The employee assured him that she had “talked to the head of proactive” — apparently the driver-rider supply team that monitors the UberEats marketplace — “and double confirmed”. “Sounds like we need to get the orders pumping again!” she added.
In another text exchange, an UberEats employee insisted the radius reduction was “just a glitch” that will “never happen again”, adding “we’re going to make this work, Tony”.
Mr Plunkett simply replied: “Going broke.”
According to Mr Plunkett, at times his restaurant would be invisible in the app while Dr Dough Donuts, which shared his premises, would be visible.
Dr Dough owner Geoff Bannister declined to weigh in on Mr Plunkett’s claim, saying only that he was careful to never make his business too reliant on delivery services like UberEats or Deliveroo.
“Today we’re doing probably 15 per cent of what we were doing in that first six months on UberEats,” Mr Bannister said.
“Our biggest is our physical presence, we use (delivery) more as a marketing tool to get us out there. I’d probably be very cautious with any platform. Part of that is you’re so reliant on their terms.”
Unable to sustain the losses, On It Burgers Sydney ceased trading in October 2017 owing more than $730,000 — $202,000 to suppliers, $95,000 for equipment finance, $176,000 in superannuation and $249,000 in PAYG instalments.
A second Melbourne store in St Kilda, which Mr Plunkett claims he opened only after assurances the radius issues had been fixed, shut down in February this year. He sold the original Ferntree Gully store in March.
On It Burgers in Melbourne’s Abbotsford, which opened in 2016, is separately owned and operated, but Mr Plunkett still owns the brand and receives a “small percentage royalty”.

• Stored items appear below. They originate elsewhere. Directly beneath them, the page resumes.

**config.mk**
```make
export PLATFORM = sky130hd
export DESIGN_NAME = apb_mem_bank_flat
export DESIGN_NICKNAME = d
export VERILOG_FILES = /design/src/rtl/apb_mem_bank_pkg.sv /design/src/rtl/apb_mem_bank_if.sv /design/src/rtl/apb_mem_bank_array.sv /design/src/rtl/apb_mem_bank.sv /design/src/flat_wrapper.sv
export SDC_FILE = /design/constraint.sdc
export NUM_CORES = 2
export LEC_CHECK = 0
export BUFFER_PORTS_ARGS = -buffer_cell sky130_fd_sc_hd__buf_2
export CORE_MARGIN = 2
export CORE_UTILIZATION = 50
export DETAILED_ROUTE_END_ITERATION = 12
export PLACE_DENSITY_LB_ADDON = 0.25
export SLEW_MARGIN = 40
export SYNTH_ARGS = -nofsm -noshare
export SYNTH_HDL_FRONTEND = slang
export SYNTH_SLANG_ARGS = --single-unit
export TNS_END_PERCENT = 5
```
**constraint.sdc**
```tcl
create_clock -name clk_i -period 2.7 [get_ports clk_i]
set_input_delay 0.135 -clock clk_i [delete_from_list [all_inputs] [get_ports clk_i]]
set_output_delay 0.135 -clock clk_i [all_outputs]
set_load 0.02 [all_outputs]
```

Mr Plunkett has sent a legal letter to Uber alleging multiple breaches of Australian Consumer Law and the Franchising Code of Conduct, suggesting damages claims for the “relevant contraventions exceed $7.08 million”.

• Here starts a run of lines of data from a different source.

$ cat src/rtl/bldc_pwm_multi.sv
// bldc_pwm_multi
// Multi-channel complementary PWM generator for the BLDC ESC power stage.
// All channels share one edge-aligned period counter (0..period-1). Each
// channel compares the counter against its own duty value to get a raw
// reference, then drives a high-side/low-side gate pair from it. Period,
// duty and dead-time are double-buffered and change only at a boundary:
// a wrap, or any cycle where the block is idle (pwm_en low or period 0).
//
// Optional feature macro: PWM_DEADTIME_EN
//   defined   : per-channel dead-time FSM, dead counters and dead_time port
//   undefined : pwm_hi = raw, pwm_lo = ~raw (registered); dead_time ignored
//
// Ports
//   clk          system clock, rising edge
//   reset        synchronous, active-high
//   pwm_en       enable; low forces all gate outputs low
//   pwm_period   period in clk cycles (staged on load)
//   duty         per-channel high time, channel i at [i*DATA_WIDTH +: DATA_WIDTH]
//   dead_time    dead-time in clk cycles, shared by all channels (staged on load)
//   load         one-cycle strobe capturing period/duty/dead_time
//   pwm_hi       high-side gate command per channel
//   pwm_lo       low-side gate command per channel
//   period_start one-cycle pulse in the cnt==0 cycle after a wrap or enable
//   load_pending staged values waiting for the next boundary
//
// Dead-time FSM (per channel, PWM_DEADTIME_EN only)
//   state  | meaning
//   ST_OFF | not running; next running cycle is treated as a raw edge
//   ST_DT  | both outputs low, dead counter running toward the raw side
//   ST_HI  | high-side on, raw has stayed high
//   ST_LO  | low-side on, raw has stayed low
module bldc_pwm_multi #(
  parameter int DATA_WIDTH = 16,
  parameter int CHANNELS   = 3,
  parameter int DT_WIDTH   = 8
) (
  input  logic                           clk,
  input  logic                           reset,
  input  logic                           pwm_en,
  input  logic [DATA_WIDTH-1:0]          pwm_period,
  input  logic [CHANNELS*DATA_WIDTH-1:0] duty,
  input  logic [DT_WIDTH-1:0]            dead_time,
  input  logic                           load,
  output logic [CHANNELS-1:0]            pwm_hi,
  output logic [CHANNELS-1:0]            pwm_lo,
  output logic                           period_start,
  output logic                           load_pending
);

  logic [DATA_WIDTH-1:0]          cnt_q, cnt_d;
  logic [DATA_WIDTH-1:0]          period_act_q, period_act_d;
  logic [DATA_WIDTH-1:0]          period_stg_q, period_stg_d;
  logic [CHANNELS*DATA_WIDTH-1:0] duty_act_q, duty_act_d;
  logic [CHANNELS*DATA_WIDTH-1:0] duty_stg_q, duty_stg_d;
  logic                           load_pending_q, load_pending_d;
  logic                           period_start_q, period_start_d;
  logic                           run_q, run_d;
  logic [CHANNELS-1:0]            hi_q, hi_d;
  logic [CHANNELS-1:0]            lo_q, lo_d;

  logic                           run_ok;
  logic                           go;
  logic                           wrap;
  logic                           boundary;
  logic [CHANNELS-1:0]            raw;

  // run_q marks that the previous cycle was already enabled with a valid
  // period; the first enabled cycle only arms the counter so that the
  // following cycle is cnt==0 with period_start high.
  always_comb begin
    run_ok         = pwm_en && (period_act_q != '0);
    go             = run_q && run_ok;
    wrap           = go && (cnt_q >= period_act_q - 1'b1);
    boundary       = wrap || !run_ok;
    cnt_d          = (go && !wrap) ? cnt_q + 1'b1 : '0;
    run_d          = run_ok;
    period_start_d = run_ok && (wrap || !run_q);
    raw            = '0;
    for (int i = 0; i < CHANNELS; i++) begin
      raw[i] = cnt_q < duty_act_q[i*DATA_WIDTH +: DATA_WIDTH];
    end
  end

`ifdef PWM_DEADTIME_EN
  typedef enum logic [1:0] {ST_OFF, ST_DT, ST_HI, ST_LO} dt_state_e;

  logic [DT_WIDTH-1:0] dt_act_q, dt_act_d;
  logic [DT_WIDTH-1:0] dt_stg_q, dt_stg_d;
  logic [CHANNELS-1:0] raw_prev_q;
  dt_state_e           state_q [CHANNELS];
  dt_state_e           state_d [CHANNELS];
  logic [DT_WIDTH-1:0] dcnt_q  [CHANNELS];
  logic [DT_WIDTH-1:0] dcnt_d  [CHANNELS];
`endif

  // Staging always takes a load; at a boundary the active set is fed from
  // the staging next-value, so a load on the boundary cycle goes straight
  // through and never raises load_pending.
  always_comb begin
    period_stg_d   = load ? pwm_period : period_stg_q;
    duty_stg_d     = load ? duty : duty_stg_q;
    period_act_d   = period_act_q;
    duty_act_d     = duty_act_q;
    load_pending_d = load_pending_q | load;
`ifdef PWM_DEADTIME_EN
    dt_stg_d       = load ? dead_time : dt_stg_q;
    dt_act_d       = dt_act_q;
`endif
    if (boundary) begin
      period_act_d   = period_stg_d;
      duty_act_d     = duty_stg_d;
      load_pending_d = 1'b0;
`ifdef PWM_DEADTIME_EN
      dt_act_d       = dt_stg_d;
`endif
    end
  end

`ifdef PWM_DEADTIME_EN
  // The dead counter is loaded with D-1 on an edge so that the new side
  // asserts exactly D cycles after both outputs dropped.
  always_comb begin
    hi_d = '0;
    lo_d = '0;
    for (int i = 0; i < CHANNELS; i++) begin
      state_d[i] = state_q[i];
      dcnt_d[i]  = dcnt_q[i];
      if (!go) begin
        state_d[i] = ST_OFF;
        dcnt_d[i]  = '0;
      end else if ((state_q[i] == ST_OFF) || (raw[i] != raw_prev_q[i])) begin
        if (dt_act_q == '0) begin
          hi_d[i]    = raw[i];
          lo_d[i]    = !raw[i];
          state_d[i] = raw[i] ? ST_HI : ST_LO;
        end else begin
          state_d[i] = ST_DT;
          dcnt_d[i]  = dt_act_q - 1'b1;
        end
      end else if (state_q[i] == ST_DT) begin
        if (dcnt_q[i] == '0) begin
          hi_d[i]    = raw[i];
          lo_d[i]    = !raw[i];
          state_d[i] = raw[i] ? ST_HI : ST_LO;
        end else begin
          dcnt_d[i] = dcnt_q[i] - 1'b1;
        end
      end else begin
        hi_d[i] = raw[i];
        lo_d[i] = !raw[i];
      end
    end
  end
`else
  logic unused_dead_time;
  assign unused_dead_time = ^dead_time;

  always_comb begin
    hi_d = go ? raw : '0;
    lo_d = go ? ~raw : '0;
  end
`endif

  always_ff @(posedge clk) begin
    if (reset) begin
      cnt_q          <= '0;
      period_act_q   <= '0;
      period_stg_q   <= '0;
      duty_act_q     <= '0;
      duty_stg_q     <= '0;
      load_pending_q <= 1'b0;
      period_start_q <= 1'b0;
      run_q          <= 1'b0;
      hi_q           <= '0;
      lo_q           <= '0;
`ifdef PWM_DEADTIME_EN
      dt_act_q       <= '0;
      dt_stg_q       <= '0;
      raw_prev_q     <= '0;
      for (int i = 0; i < CHANNELS; i++) begin
        state_q[i] <= ST_OFF;
        dcnt_q[i]  <= '0;
      end
`endif
    end else begin
      cnt_q          <= cnt_d;
      period_act_q   <= period_act_d;
      period_stg_q   <= period_stg_d;
      duty_act_q     <= duty_act_d;
      duty_stg_q     <= duty_stg_d;
      load_pending_q <= load_pending_d;
      period_start_q <= period_start_d;
      run_q          <= run_d;
      hi_q           <= hi_d;
      lo_q           <= lo_d;
`ifdef PWM_DEADTIME_EN
      dt_act_q       <= dt_act_d;
      dt_stg_q       <= dt_stg_d;
      raw_prev_q     <= raw;
      for (int i = 0; i < CHANNELS; i++) begin
        state_q[i] <= state_d[i];
        dcnt_q[i]  <= dcnt_d[i];
      end
`endif
    end
  end

  assign pwm_hi       = hi_q;
  assign pwm_lo       = lo_q;
  assign period_start = period_start_q;
  assign load_pending = load_pending_q;

endmodule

“It’s not a small sum, it’s well in excess of $1 million,” he said, adding he needed the money to pay the hundreds of thousands of dollars he still owes to his creditors, “from the tax office to butchers and bakers”.
“I just want to pay my creditors and move on,” he said.
“(Uber) is using their financial muscle to block me in the courts. My lawyer said it will be hundreds of thousands of dollars to fight them. I don’t have the wherewithal to take them on. The only thing left to me is to go public with it.”
In a statement, a spokeswoman said UberEats “is aware of the claims being made by Mr Plunkett and will strongly defend those claims”.
“We place a lot of value on establishing long-term relationships with our restaurant partners and we want the marketplace experience to be positive for all players on the UberEats app,” she said.